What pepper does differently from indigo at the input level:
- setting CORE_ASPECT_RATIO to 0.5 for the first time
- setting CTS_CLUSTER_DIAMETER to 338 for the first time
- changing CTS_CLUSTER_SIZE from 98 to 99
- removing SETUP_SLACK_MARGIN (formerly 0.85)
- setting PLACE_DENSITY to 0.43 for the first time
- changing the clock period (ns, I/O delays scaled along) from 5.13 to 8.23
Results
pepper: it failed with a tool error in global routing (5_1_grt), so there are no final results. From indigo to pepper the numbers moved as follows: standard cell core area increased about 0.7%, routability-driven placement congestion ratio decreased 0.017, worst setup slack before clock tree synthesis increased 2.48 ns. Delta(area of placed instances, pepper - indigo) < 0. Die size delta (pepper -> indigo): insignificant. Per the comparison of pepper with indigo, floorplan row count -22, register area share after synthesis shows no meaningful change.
==> run P: inputs <==
==> flow/design.v (excerpt) <==
module badicecream(input         Clk,                 
                             Reset,               
                             frame_clk,           
                input [10:0]   DrawX, DrawY ,    
				input [15:0]   keycode,				  
               	output logic is_BI	,			 
				output logic [10:0] BI_X, BI_Y,
				input logic up_wall, down_wall , left_wall, right_wall,
				output logic [10:0] BI_X_Pos, BI_Y_Pos,
				output logic [5:0] BI_BlkX_Pos, BI_BlkY_Pos
              );
make LEC_CHECK=0 CAP_MARGIN=20 CELL_PAD_IN_SITES_GLOBAL_PLACEMENT=1 CORE_ASPECT_RATIO=0.53 CORE_MARGIN=2 CORE_UTILIZATION=38 CTS_CLUSTER_DIAMETER=396 CTS_CLUSTER_SIZE=16 GPL_ROUTABILITY_DRIVEN=1 GPL_TIMING_DRIVEN=1 HOLD_SLACK_MARGIN=0.28 MAX_ROUTING_LAYER=met4 PLACE_DENSITY=0.85 SLEW_MARGIN=20 TNS_END_PERCENT=35 finish   # period 12.4 ns
run.sh (not shown) runs the stock make flow with config.mk's settings and CLKGATE_MAP_FILE=.
==> run G (differences from run P) <==
CAP_MARGIN = 40   (was 20)
CELL_PAD_IN_SITES_GLOBAL_PLACEMENT = not set   (was 1)
CORE_ASPECT_RATIO = not set   (was 0.53)
CORE_UTILIZATION = 65   (was 38)
CTS_CLUSTER_DIAMETER = 38   (was 396)
CTS_CLUSTER_SIZE = not set   (was 16)
GPL_ROUTABILITY_DRIVEN = not set   (was 1)
GPL_TIMING_DRIVEN = not set   (was 1)
HOLD_SLACK_MARGIN = not set   (was 0.28)
PLACE_DENSITY = not set   (was 0.85)
SETUP_SLACK_MARGIN = 0.2   (was not set)
TNS_END_PERCENT = not set   (was 35)
==> flow/constraint.sdc (replaced) <==
create_clock -name core_clock -period 5.54 [get_ports {Clk}]
set_input_delay 1.1080 -clock core_clock [delete_from_list [all_inputs] [get_ports {Clk}]]
set_output_delay 1.1080 -clock core_clock [all_outputs]
set_load 0.01 [all_outputs]
==> comparison table <==
metric	run G	run P
Result of the run	stopped before the end	no timing/DRC/antenna violations
Last stage reached	5_1_grt	-
Die ar.	10000 sq um	16900 sq um
Placement Cell Area	8080 sq um	7210 sq um
X dimension of the die	100 um	177 um
Fp_density	65.9%	38.9%
Clk Tree Root Cell	clkbuf_8	clkbuf_16
Placement-stage worst setup slack	-2.13 ns	1.51 ns
Post-CTS setup-driven buffer insertion count	24	0
Chip height	100 um	95.5 um
Total core area	9110 sq um	15400 sq um
Total number of placement rows	35	33
Resize count post-CTS	180	0
Inst Count DP	1034	1028
Final estimated routing congestion in global placement	0.916	0.830
Sum of net half-perimeters after detailed placement	14000 um	11100 um


==> inputs of build 50 <==
badicecream again, from the RTL that the note above started with.
export LEC_CHECK = 0
export CAP_MARGIN = 20
export CELL_PAD_IN_SITES_GLOBAL_PLACEMENT = 1
export CORE_ASPECT_RATIO = 0.53
export CORE_MARGIN = 2
export CORE_UTILIZATION = 38
export CTS_CLUSTER_DIAMETER = 396
export CTS_CLUSTER_SIZE = 90
export GPL_ROUTABILITY_DRIVEN = 1
export GPL_TIMING_DRIVEN = 1
export HOLD_SLACK_MARGIN = 0.28
export MAX_ROUTING_LAYER = met4
export PLACE_DENSITY = 0.85
export SLEW_MARGIN = 35
export TNS_END_PERCENT = 35
create_clock -name core_clock -period 12.4 [get_ports {Clk}]
==> trial 39: changes against build 50 <==
==> flow/config.mk (replaced) <==
export PLATFORM = sky130hd
export DESIGN_NAME = badicecream
export DESIGN_NICKNAME = badicecream
export VERILOG_FILES = /design/flow/design.v
export SDC_FILE = /design/flow/constraint.sdc
export NUM_CORES = 4
export LEC_CHECK = 0
export CAP_MARGIN = 20
export CORE_MARGIN = 2
export CORE_UTILIZATION = 40
export SETUP_SLACK_MARGIN = 0.2
export SLEW_MARGIN = 20
==> flow/constraint.sdc (replaced) <==
create_clock -name core_clock -period 7.72 [get_ports {Clk}]
set_input_delay 1.5440 -clock core_clock [delete_from_list [all_inputs] [get_ports {Clk}]]
set_output_delay 1.5440 -clock core_clock [all_outputs]
set_load 0.01 [all_outputs]
==> trial 96: changes against build 50 <==
==> flow/config.mk (replaced) <==
export PLATFORM = sky130hd
export DESIGN_NAME = badicecream
export DESIGN_NICKNAME = badicecream
export VERILOG_FILES = /design/flow/design.v
export SDC_FILE = /design/flow/constraint.sdc
export NUM_CORES = 4
export LEC_CHECK = 0
export CAP_MARGIN = 20
export CORE_ASPECT_RATIO = 0.53
export CORE_MARGIN = 2
export CORE_UTILIZATION = 38
export CTS_CLUSTER_DIAMETER = 396
export GPL_TIMING_DRIVEN = 0
export HOLD_SLACK_MARGIN = 0.04
export MAX_ROUTING_LAYER = met4
export PLACE_DENSITY_LB_ADDON = 0.2
export SLEW_MARGIN = 20
export TNS_END_PERCENT = 15
==> flow/constraint.sdc (replaced) <==
create_clock -name core_clock -period 4.34 [get_ports {Clk}]
set_input_delay 0.8680 -clock core_clock [delete_from_list [all_inputs] [get_ports {Clk}]]
set_output_delay 0.8680 -clock core_clock [all_outputs]
set_load 0.01 [all_outputs]
==> metrics.log <==
[flow] collecting metrics
[metrics] WL met1: 9200 um
[metrics] setup ws final: -1.85 ns
[metrics] OpenROAD warning count: 34
[metrics] count of filler cells inserted in the layout: 1402
[metrics] # clk buffers: 13
[metrics] Lkg Pwr: 3.34 nW
[metrics] Blocking Checks: negative setup slack
[metrics] maximum number of pins on one net before global-route repair: 14
[metrics] status: finished with violations
[metrics] Finish-stage setup viols: 23
The numbers above come from trial 96.

==> metrics.log <==
[flow] collecting metrics
[metrics] status: finished clean
[metrics] count of filler cells inserted in the layout: 1371
[metrics] setup ws final: 0.341 ns
[metrics] Finish-stage setup viols: 0
[metrics] WL met1: 7120 um
[metrics] OpenROAD warning count: 32
[metrics] Lkg Pwr: 3.41 nW
[metrics] maximum number of pins on one net before global-route repair: 53
[metrics] cell types with the highest counts after synthesis: nor2_1 (87), ha_1 (81), dfxtp_1 (68)
The numbers above come from trial 39.

==> metrics.log <==
[flow] collecting metrics
[metrics] status: finished clean
[metrics] Finish-stage setup viols: 0
[metrics] Lkg Pwr: 3.07 nW
[metrics] area share of and-or/or-and cells after synthesis: 16.9%
[metrics] cell internal power dissipation: 0.471 mW
[metrics] maximum number of pins on one net before global-route repair: 53
[metrics] cell types with the highest counts after synthesis: nor2_1 (87), ha_1 (81), dfxtp_1 (68)
[metrics] WL met1: 8230 um
[metrics] count of filler cells inserted in the layout: 1486
The numbers above come from build 50.

Power is estimated from default activity; no workload was simulated.
==> flow/design.v <==
`timescale 1ns / 1ps
module complex_multiplier#(parameter INPUT_DATA_WIDTH = 16)
    (
        input  wire                                    i_clk,
        input  wire                                    i_rst,
        input  wire signed [INPUT_DATA_WIDTH-1:0]      i_real_h,
        input  wire signed [INPUT_DATA_WIDTH-1:0]      i_imag_h,
        input  wire signed [INPUT_DATA_WIDTH-1:0]      i_real_y,
        input  wire signed [INPUT_DATA_WIDTH-1:0]      i_imag_y,
        output reg  signed [INPUT_DATA_WIDTH*2:0]      o_real,
        output reg  signed [INPUT_DATA_WIDTH*2:0]      o_imag
    );
    reg signed [INPUT_DATA_WIDTH*2-1:0] ac;
    reg signed [INPUT_DATA_WIDTH*2-1:0] ad;
    reg signed [INPUT_DATA_WIDTH*2-1:0] cb;
    reg signed [INPUT_DATA_WIDTH*2-1:0] bd;
    always@(posedge i_clk) begin
        if(i_rst)begin
            o_real <= 0;
            o_imag <= 0;
            ac     <= 0;
            ad     <= 0;
            cb     <= 0;
            bd     <= 0;
        end         
        else begin
            ac <= i_real_h * i_real_y;
            ad <= i_real_h * i_imag_y;
            cb <= i_real_y * i_imag_h;
            bd <= i_imag_h * i_imag_y;
            o_real <= ac - bd;
            o_imag <= ad + cb;
        end
    end
endmodule
Settings: LEC_CHECK=0, ABC_AREA=1, CAP_MARGIN=35, CELL_PAD_IN_SITES_GLOBAL_PLACEMENT=3, CORE_MARGIN=2, CORE_UTILIZATION=23, CTS_CLUSTER_SIZE=64, GPL_ROUTABILITY_DRIVEN=0, HOLD_SLACK_MARGIN=-0.06, MAX_ROUTING_LAYER=met4, PLACE_DENSITY_LB_ADDON=0.22, SLEW_MARGIN=20, TNS_END_PERCENT=45; clock period 6.29 ns.
run.sh (not shown) runs the stock make flow with config.mk's settings and CLKGATE_MAP_FILE=.
The baseline completed with no timing, DRC or antenna violations.
==> flow/design.v (excerpt) <==
module as2650(
	input reset,
	output [12:0] adr,
	input [7:0] dbus_in,
	output [7:0] dbus_out,
	output oeb,
	output rw,
	output opreq,
	output wrp,
	output m_io,
	output d_c,
	input sense,
	output flag,
	input clk
);
Settings: LEC_CHECK=0, CAP_MARGIN=15, CELL_PAD_IN_SITES_DETAIL_PLACEMENT=0, CELL_PAD_IN_SITES_GLOBAL_PLACEMENT=0, CORE_ASPECT_RATIO=1.08, CORE_MARGIN=2, CORE_UTILIZATION=63, CTS_CLUSTER_DIAMETER=28, HOLD_SLACK_MARGIN=-0.08, MAX_ROUTING_LAYER=met4, SETUP_SLACK_MARGIN=-0.03, SLEW_MARGIN=20, TNS_END_PERCENT=5; clock period 4.95 ns.
run.sh (not shown) runs the stock make flow with config.mk's settings and CLKGATE_MAP_FILE=.
The first run ended with an error in global routing (5_1_grt) with GRT-0116.
==> next run, changes <==
- CAP_MARGIN: 15 -> 20
- CELL_PAD_IN_SITES_DETAIL_PLACEMENT: 0 -> not set
- CELL_PAD_IN_SITES_GLOBAL_PLACEMENT: 0 -> not set
- CORE_ASPECT_RATIO: 1.08 -> not set
- CORE_UTILIZATION: 63 -> 40
- CTS_CLUSTER_DIAMETER: 28 -> not set
- HOLD_SLACK_MARGIN: -0.08 -> not set
- MAX_ROUTING_LAYER: met4 -> not set
- SETUP_SLACK_MARGIN: -0.03 -> -0.52
- TNS_END_PERCENT: 5 -> not set
- clock period: 4.95 -> 7.24 ns (I/O delays scaled with it)
Effect:
- The changed run completed without violations
- synthesized area is unchanged
- synthesized cell count stays the same
- die size increases by 56%
==> next run, changes <==
- CELL_PAD_IN_SITES_GLOBAL_PLACEMENT: not set -> 2
- CORE_UTILIZATION: 40 -> 50
- MIN_ROUTING_LAYER: not set -> met2
- SETUP_SLACK_MARGIN: -0.52 -> not set
- clock period: 7.24 -> 8.0 ns (I/O delays scaled with it)
This time the run died in global routing (5_1_grt).
Die size shrinks by 20%.
Synthesized area does not change.
Synthesized cell count stays the same.
==> next run, changes <==
- ABC_AREA: not set -> 0
- CAP_MARGIN: 20 -> 30
- CORE_MARGIN: 2 -> 9
- CTS_CLUSTER_DIAMETER: not set -> 63
- CTS_CLUSTER_SIZE: not set -> 24
- GPL_TIMING_DRIVEN: not set -> 1
- HOLD_SLACK_MARGIN: not set -> 0.24
- MIN_ROUTING_LAYER: met2 -> met1
- SLEW_MARGIN: 20 -> 30
=>
- Now the flow went through all stages and came out clean
- synthesized area is unchanged
- die size grows by 12%
- synthesized cell count stays the same


Starting RTL as in the previous note.
Settings: LEC_CHECK=0, ABC_AREA=1, CAP_MARGIN=15, CELL_PAD_IN_SITES_DETAIL_PLACEMENT=0, CELL_PAD_IN_SITES_GLOBAL_PLACEMENT=0, CORE_ASPECT_RATIO=1.93, CORE_MARGIN=2, CORE_UTILIZATION=72, CTS_CLUSTER_DIAMETER=240, CTS_CLUSTER_SIZE=14, HOLD_SLACK_MARGIN=0.17, PLACE_DENSITY_LB_ADDON=0.25, SETUP_SLACK_MARGIN=-0.03, SLEW_MARGIN=40; clock period 4.27 ns.
The first run failed in 5_1_grt.
Next try:
- ABC_AREA: 1 -> default
- CAP_MARGIN: 15 -> 20
- CELL_PAD_IN_SITES_DETAIL_PLACEMENT: 0 -> default
- CELL_PAD_IN_SITES_GLOBAL_PLACEMENT: 0 -> default
- CORE_ASPECT_RATIO: 1.93 -> default
- CORE_UTILIZATION: 72 -> 40
- CTS_CLUSTER_DIAMETER: 240 -> default
- CTS_CLUSTER_SIZE: 14 -> default
- HOLD_SLACK_MARGIN: 0.17 -> default
- PLACE_DENSITY_LB_ADDON: 0.25 -> default
- SETUP_SLACK_MARGIN: -0.03 -> default
- SLEW_MARGIN: 40 -> 20
- clock period: 4.27 -> 8.0 ns (I/O delays scaled with it)
The new run completed with no timing, DRC or antenna violations. Area after synthesis decreases by 2.8%. Synthesized cell count decreases by 20%. Die size increases by 73%.
Next try:
- clock period: 8.0 -> 4.14 ns (I/O delays scaled with it)
The changed run completed, yet does not pass: negative setup slack.
Clock skew climbs by 13 ps.
First-iteration DRC count drops by 8.2%.
Final area rose by 28%.
Global-route usage rose by 6.6 points.
Worst setup slack is worse by 1900 ps.
Synthesized cell count is unchanged.
Total power goes up by 140%.
Next try:
- CORE_UTILIZATION: 40 -> 70
- CTS_CLUSTER_SIZE: default -> 31
- clock period: 4.14 -> 4.48 ns (I/O delays scaled with it)
Outcome: With this change the flow stopped in 5_1_grt. Synthesized cell count stays the same. Synthesized area does not change. Die area is lower by 42%.
Next try:
- ABC_AREA: default -> 0
- CAP_MARGIN: 20 -> 15
- CORE_UTILIZATION: 70 -> 40
- CTS_CLUSTER_DIAMETER: default -> 321
- CTS_CLUSTER_SIZE: 31 -> default
- GPL_TIMING_DRIVEN: default -> 1
- HOLD_SLACK_MARGIN: default -> 0.19
- MAX_ROUTING_LAYER: default -> met4
- MIN_ROUTING_LAYER: default -> met2
- PLACE_DENSITY: default -> 0.86
- SLEW_MARGIN: 20 -> 30
- TNS_END_PERCENT: default -> 70
- clock period: 4.48 -> 5.57 ns (I/O delays scaled with it)
Effect: The new run never finished: it broke off in 5_1_grt. Synthesized area does not change. Synthesized cell count stays the same. Die area increases by well over a third.
Power and IR drop assume default switching activity.
maple:
## Basys3_Abacus_Top
 module Basys3_Abacus_Top(
	 input clk,
	 input rst,
    input btnC,
    input btnR,
    input btnU,
    input [15:0] sw,
     output [6:0] seg,
     output dp,
     output [3:0] an,
     output [15:0] led
 );
clock: 8.53 ns
lec_check: 0
abc_area: 1
cap_margin: 40
cell_pad_in_sites_global_placement: 2
core_aspect_ratio: 0.77
core_margin: 2
core_utilization: 70
cts_cluster_size: 43
max_routing_layer: met4
min_routing_layer: met2
slew_margin: 25
tns_end_percent: 100
run.sh (not shown) runs the stock make flow with config.mk's settings and CLKGATE_MAP_FILE=.
In the summary table, maple is marked failed, with error GPL-0301 raised in global placement without I/O (3_1_place_gp_skip_io).
## Diff of input files: delta against maple
==> flow/config.mk <==
export PLATFORM = sky130hd
export DESIGN_NAME = Basys3_Abacus_Top
export DESIGN_NICKNAME = Basys3_Abacus_Top
export VERILOG_FILES = /design/flow/design.v
export SDC_FILE = /design/flow/constraint.sdc
export NUM_CORES = 4
export LEC_CHECK = 0
export CAP_MARGIN = 20
export CORE_MARGIN = 2
export CORE_UTILIZATION = 67
export CTS_CLUSTER_SIZE = 15
export SLEW_MARGIN = 20
==> flow/constraint.sdc <==
create_clock -name core_clock -period 5.25 [get_ports {clk}]
set_input_delay 1.0500 -clock core_clock [delete_from_list [all_inputs] [get_ports {clk}]]
set_output_delay 1.0500 -clock core_clock [all_outputs]
set_load 0.01 [all_outputs]
Findings:
- Note that the post-synth net total recorded for maple amounts to 1.11 times the value seen in delta.
- [flow] delta | stages: complete | final checks: fail | reason: setup timing
- Lower total die size among delta and maple: maple
- Changes observed in delta relative to maple: placeable core region climbed 9.4%, number of placement rows climbed 19%.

______

Exactly the lines running from the top of the records to the line that contains "- removing SETUP_SLACK_MARGIN (formerly 0.85)", inclusive, must be set down, and nothing more.

What pepper does differently from indigo at the input level:
- setting CORE_ASPECT_RATIO to 0.5 for the first time
- setting CTS_CLUSTER_DIAMETER to 338 for the first time
- changing CTS_CLUSTER_SIZE from 98 to 99
- removing SETUP_SLACK_MARGIN (formerly 0.85)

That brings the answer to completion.